▸ INSTRUCTIONS FOR THE TASK
Copy each line of the records below that has "layout" in it.

┄┄┄┄┄┄┄┄┄┄┄┄┄┄┄┄┄┄┄┄

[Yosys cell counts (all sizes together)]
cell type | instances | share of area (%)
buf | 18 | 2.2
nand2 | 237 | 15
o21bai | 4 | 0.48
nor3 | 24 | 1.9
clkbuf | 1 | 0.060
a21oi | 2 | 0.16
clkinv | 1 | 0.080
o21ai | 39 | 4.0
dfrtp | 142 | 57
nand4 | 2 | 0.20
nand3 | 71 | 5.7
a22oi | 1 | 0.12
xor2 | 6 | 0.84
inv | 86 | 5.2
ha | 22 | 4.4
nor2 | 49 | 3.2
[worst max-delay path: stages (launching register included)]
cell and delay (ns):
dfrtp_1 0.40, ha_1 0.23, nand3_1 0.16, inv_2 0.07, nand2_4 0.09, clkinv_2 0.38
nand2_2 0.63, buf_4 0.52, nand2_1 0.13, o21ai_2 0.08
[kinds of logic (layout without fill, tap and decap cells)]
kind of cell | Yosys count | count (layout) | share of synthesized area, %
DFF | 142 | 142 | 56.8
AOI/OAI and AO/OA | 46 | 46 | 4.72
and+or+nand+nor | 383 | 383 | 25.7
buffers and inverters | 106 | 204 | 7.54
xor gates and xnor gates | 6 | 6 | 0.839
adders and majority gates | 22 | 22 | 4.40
### src/rtl/rf_host_cfg_sequencer.sv
// Host-side configuration sequencer for an RF transceiver MCU port: enters config
// mode, writes a C0 parameter frame, reads it back with C1 C1 C1, compares, exits.
module rf_host_cfg_sequencer #(
    parameter int unsigned MODE_SETTLE_CYCLES  = 5000,
    parameter int unsigned AUX_TIMEOUT_CYCLES  = 100000,
    parameter int unsigned RESP_TIMEOUT_CYCLES = 200000
) (
    input  logic       internal_clk,
    input  logic       rst,
    input  logic       cfg_start,
    input  logic [7:0] cfg_addh,
    input  logic [7:0] cfg_addl,
    input  logic [7:0] cfg_sped,
    input  logic [7:0] cfg_chan,
    input  logic [7:0] cfg_option,
    output logic       cfg_busy,
    output logic       cfg_done,
    output logic       cfg_ok,
    output logic [1:0] cfg_err,
    output logic       M0,
    output logic       M1,
    input  logic       AUX,
    output logic [7:0] tx_data,
    output logic       tx_use,
    input  logic       tx_full,
    input  logic [7:0] rx_data,
    input  logic       rx_flag
);

    localparam logic [7:0] CMD_WR = 8'hC0;
    localparam logic [7:0] CMD_RD = 8'hC1;

    typedef enum logic [3:0] {
        S_IDLE,
        S_WAIT_AUX0,
        S_ENTER_CFG,
        S_SEND_CFG,
        S_WAIT_WR,
        S_SEND_QRY,
        S_RECV,
        S_CHECK,
        S_EXIT_CFG,
        S_DONE
    } state_t;

    state_t          state_q, state_d;
    logic            aux_s1_q, aux_s2_q;
    logic [4:0][7:0] par_q, par_d;
    logic [5:0][7:0] rbuf_q, rbuf_d;
    logic [2:0]      rx_cnt_q, rx_cnt_d;
    logic [2:0]      tx_idx_q, tx_idx_d;
    logic            gap_q, gap_d;
    logic [31:0]     settle_q, settle_d;
    logic [31:0]     tmo_q, tmo_d;
    logic            m_q, m_d;
    logic            busy_q, busy_d;
    logic            done_q, done_d;
    logic            ok_q, ok_d;
    logic [1:0]      err_q, err_d;

    logic            aux_sync;
    logic            settle_done;
    logic            aux_tmo;
    logic            resp_tmo;
    logic            can_send;

    function automatic logic [7:0] frame_byte(input logic [2:0] idx, input logic [4:0][7:0] par);
        case (idx)
            3'd1:    frame_byte = par[0];
            3'd2:    frame_byte = par[1];
            3'd3:    frame_byte = par[2];
            3'd4:    frame_byte = par[3];
            3'd5:    frame_byte = par[4];
            default: frame_byte = CMD_WR;
        endcase
    endfunction

    assign aux_sync    = aux_s2_q;
    assign settle_done = aux_sync && (settle_q + 32'd1 >= MODE_SETTLE_CYCLES);
    assign aux_tmo     = !aux_sync && (tmo_q + 32'd1 >= AUX_TIMEOUT_CYCLES);
    assign resp_tmo    = (tmo_q + 32'd1 >= RESP_TIMEOUT_CYCLES);
    // A strobe is never issued back-to-back, nor while the UART buffer is full.
    assign can_send    = !gap_q && !tx_full;

    always_comb begin
        state_d  = state_q;
        par_d    = par_q;
        rbuf_d   = rbuf_q;
        rx_cnt_d = rx_cnt_q;
        tx_idx_d = tx_idx_q;
        gap_d    = 1'b0;
        settle_d = settle_q;
        tmo_d    = tmo_q;
        m_d      = m_q;
        err_d    = err_q;
        ok_d     = ok_q;
        tx_use   = 1'b0;
        tx_data  = 8'h00;

        case (state_q)
            S_IDLE: begin
                if (cfg_start) begin
                    par_d    = {cfg_option, cfg_chan, cfg_sped, cfg_addl, cfg_addh};
                    err_d    = 2'd0;
                    ok_d     = 1'b0;
                    rx_cnt_d = 3'd0;
                    state_d  = S_WAIT_AUX0;
                end
            end
            S_WAIT_AUX0: begin
                if (!aux_sync) tmo_d = tmo_q + 32'd1;
                if (aux_tmo) begin
                    err_d   = 2'd1;
                    state_d = S_EXIT_CFG;
                end else if (aux_sync) begin
                    state_d = S_ENTER_CFG;
                end
            end
            S_ENTER_CFG, S_WAIT_WR, S_EXIT_CFG: begin
                // Settling restarts whenever AUX drops; only low cycles count toward timeout.
                if (aux_sync) begin
                    settle_d = settle_q + 32'd1;
                end else begin
                    settle_d = 32'd0;
                    tmo_d    = tmo_q + 32'd1;
                end
                if (aux_tmo) begin
                    err_d   = 2'd1;
                    state_d = (state_q == S_EXIT_CFG) ? S_DONE : S_EXIT_CFG;
                end else if (settle_done) begin
                    case (state_q)
                        S_ENTER_CFG: state_d = S_SEND_CFG;
                        S_WAIT_WR:   state_d = S_SEND_QRY;
                        default:     state_d = S_DONE;
                    endcase
                end
            end
            S_SEND_CFG: begin
                tx_data = frame_byte(tx_idx_q, par_q);
                if (can_send) begin
                    tx_use   = 1'b1;
                    gap_d    = 1'b1;
                    tx_idx_d = tx_idx_q + 3'd1;
                    if (tx_idx_q == 3'd5) state_d = S_WAIT_WR;
                end
            end
            S_SEND_QRY: begin
                tx_data = CMD_RD;
                if (can_send) begin
                    tx_use   = 1'b1;
                    gap_d    = 1'b1;
                    tx_idx_d = tx_idx_q + 3'd1;
                    if (tx_idx_q == 3'd2) state_d = S_RECV;
                end
            end
            S_RECV: begin
                tmo_d = tmo_q + 32'd1;
                if (rx_flag && rx_cnt_q < 3'd6) begin
                    rbuf_d[rx_cnt_q] = rx_data;
                    rx_cnt_d         = rx_cnt_q + 3'd1;
                end
                if (resp_tmo) begin
                    err_d   = 2'd2;
                    state_d = S_EXIT_CFG;
                end else if (rx_flag && rx_cnt_q == 3'd5) begin
                    state_d = S_CHECK;
                end
            end
            S_CHECK: begin
                if (rbuf_q != {par_q, CMD_WR}) err_d = 2'd3;
                state_d = S_EXIT_CFG;
            end
            S_DONE: begin
                state_d = S_IDLE;
            end
            default: begin
                state_d = S_IDLE;
            end
        endcase

        if (state_d != state_q) begin
            settle_d = 32'd0;
            tmo_d    = 32'd0;
            tx_idx_d = 3'd0;
            gap_d    = 1'b0;
        end

        if (state_d == S_ENTER_CFG) m_d = 1'b1;
        if (state_d == S_EXIT_CFG || state_d == S_DONE || state_d == S_IDLE) m_d = 1'b0;
        if (state_d == S_DONE) ok_d = (err_d == 2'd0);

        busy_d = (state_d != S_IDLE);
        done_d = (state_d == S_DONE);
    end

    always_ff @(posedge internal_clk) begin
        if (rst) begin
            state_q  <= S_IDLE;
            aux_s1_q <= 1'b0;
            aux_s2_q <= 1'b0;
            par_q    <= '0;
            rbuf_q   <= '0;
            rx_cnt_q <= 3'd0;
            tx_idx_q <= 3'd0;
            gap_q    <= 1'b0;
            settle_q <= 32'd0;
            tmo_q    <= 32'd0;
            m_q      <= 1'b0;
            busy_q   <= 1'b0;
            done_q   <= 1'b0;
            ok_q     <= 1'b0;
            err_q    <= 2'd0;
        end else begin
            state_q  <= state_d;
            aux_s1_q <= AUX;
            aux_s2_q <= aux_s1_q;
            par_q    <= par_d;
            rbuf_q   <= rbuf_d;
            rx_cnt_q <= rx_cnt_d;
            tx_idx_q <= tx_idx_d;
            gap_q    <= gap_d;
            settle_q <= settle_d;
            tmo_q    <= tmo_d;
            m_q      <= m_d;
            busy_q   <= busy_d;
            done_q   <= done_d;
            ok_q     <= ok_d;
            err_q    <= err_d;
        end
    end

    assign M0       = m_q;
    assign M1       = m_q;
    assign cfg_busy = busy_q;
    assign cfg_done = done_q;
    assign cfg_ok   = ok_q;
    assign cfg_err  = err_q;

endmodule
==> config.mk <==
export PLATFORM = sky130hd
export DESIGN_NAME = uart_tx_arbiter
export DESIGN_NICKNAME = d
export VERILOG_FILES = /design/src/rtl/uart_tx_arbiter.sv
export SDC_FILE = /design/constraint.sdc
export NUM_CORES = 1
export LEC_CHECK = 0
export BUFFER_PORTS_ARGS = -buffer_cell sky130_fd_sc_hd__buf_2
export CAP_MARGIN = 20
export CELL_PAD_IN_SITES_DETAIL_PLACEMENT = 1
export CELL_PAD_IN_SITES_GLOBAL_PLACEMENT = 1
export CORE_MARGIN = 2
export CORE_UTILIZATION = 30
export CTS_CLUSTER_DIAMETER = 120
export DETAILED_ROUTE_END_ITERATION = 10
export PLACE_DENSITY = 0.61
export SYNTH_ARGS = -nofsm -noshare
export SYNTH_HDL_FRONTEND = slang
export SYNTH_SLANG_ARGS = --single-unit
==> constraint.sdc <==
create_clock -name CP -period 2.88 [get_ports CP]
set_input_delay 0.432 -clock CP [delete_from_list [all_inputs] [get_ports CP]]
set_output_delay 0.432 -clock CP [all_outputs]
set_load 0.005 [all_outputs]
$ cat src/flat_wrapper.sv
// flat-port wrapper written by rule: the top's interface ports become plain ports
module fpu_dispatch_arbiter_flat 
#(
  parameter int ADD_LAT = 3,
  parameter int MUL_LAT = 2
)
  (clk, rst, add_In_Data_Valid, add_A, add_B, mult_In_Data_Valid, mult_A, mult_B, adder_Data_Out, adder_Data_Out_Valid, mult_Data_Out, mult_Data_Out_Valid, err, req_bus_req_valid, req_bus_req_opcode, req_bus_req_a, req_bus_req_b, req_bus_req_ready, req_bus_rsp_valid, req_bus_rsp_id, req_bus_rsp_data);
  fpu_dispatch_arbiter_if req_bus_i ();
  input  logic clk;
  input  logic rst;
  output logic add_In_Data_Valid;
  output logic [31:0] add_A;
  output logic [31:0] add_B;
  output logic mult_In_Data_Valid;
  output logic [31:0] mult_A;
  output logic [31:0] mult_B;
  input  logic [31:0] adder_Data_Out;
  input  logic adder_Data_Out_Valid;
  input  logic [31:0] mult_Data_Out;
  input  logic mult_Data_Out_Valid;
  output logic err;
  input wire logic [$bits(req_bus_i.req_valid)-1:0] req_bus_req_valid;
  input wire logic [$bits(req_bus_i.req_opcode)-1:0] req_bus_req_opcode;
  input wire logic [$bits(req_bus_i.req_a)-1:0] req_bus_req_a;
  input wire logic [$bits(req_bus_i.req_b)-1:0] req_bus_req_b;
  output wire logic [$bits(req_bus_i.req_ready)-1:0] req_bus_req_ready;
  output wire logic [$bits(req_bus_i.rsp_valid)-1:0] req_bus_rsp_valid;
  output wire logic [$bits(req_bus_i.rsp_id)-1:0] req_bus_rsp_id;
  output wire logic [$bits(req_bus_i.rsp_data)-1:0] req_bus_rsp_data;
  assign req_bus_i.req_valid = req_bus_req_valid;
  assign req_bus_i.req_opcode = req_bus_req_opcode;
  assign req_bus_i.req_a = req_bus_req_a;
  assign req_bus_i.req_b = req_bus_req_b;
  assign req_bus_req_ready = req_bus_i.req_ready;
  assign req_bus_rsp_valid = req_bus_i.rsp_valid;
  assign req_bus_rsp_id = req_bus_i.rsp_id;
  assign req_bus_rsp_data = req_bus_i.rsp_data;
  fpu_dispatch_arbiter #(.ADD_LAT(ADD_LAT), .MUL_LAT(MUL_LAT)) u_core (.clk(clk), .rst(rst), .req_bus(req_bus_i), .add_In_Data_Valid(add_In_Data_Valid), .add_A(add_A), .add_B(add_B), .mult_In_Data_Valid(mult_In_Data_Valid), .mult_A(mult_A), .mult_B(mult_B), .adder_Data_Out(adder_Data_Out), .adder_Data_Out_Valid(adder_Data_Out_Valid), .mult_Data_Out(mult_Data_Out), .mult_Data_Out_Valid(mult_Data_Out_Valid), .err(err));
endmodule
$ cat config.mk
export PLATFORM = sky130hd
export DESIGN_NAME = fpu_dispatch_arbiter_flat
export DESIGN_NICKNAME = d
export VERILOG_FILES = /design/src/rtl/fpu_dispatch_arbiter_if.sv /design/src/rtl/fpu_dispatch_arbiter.sv /design/src/flat_wrapper.sv
export SDC_FILE = /design/constraint.sdc
export NUM_CORES = 1
export LEC_CHECK = 0
export ABC_AREA = 1
export CORE_AREA = 2 2 190 192
export CTS_CLUSTER_DIAMETER = 30
export DETAILED_ROUTE_END_ITERATION = 10
export DIE_AREA = 0 0 192 194
export DONT_BUFFER_PORTS = 1
export PLACE_DENSITY = 0.37
export SLEW_MARGIN = 20
export SYNTH_ARGS = -nofsm -noshare
export SYNTH_HDL_FRONTEND = slang
export SYNTH_SLANG_ARGS = --single-unit
$ cat constraint.sdc
create_clock -name clk -period 1.8 [get_ports clk]
set_input_delay 0.54 -clock clk [delete_from_list [all_inputs] [get_ports clk]]
set_output_delay 0.54 -clock clk [all_outputs]
set_load 0.02 [all_outputs]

┄┄┄┄┄┄┄┄┄┄┄┄┄┄┄┄┄┄┄┄

▸ WRITTEN SOLUTION
[kinds of logic (layout without fill, tap and decap cells)]
kind of cell | Yosys count | count (layout) | share of synthesized area, %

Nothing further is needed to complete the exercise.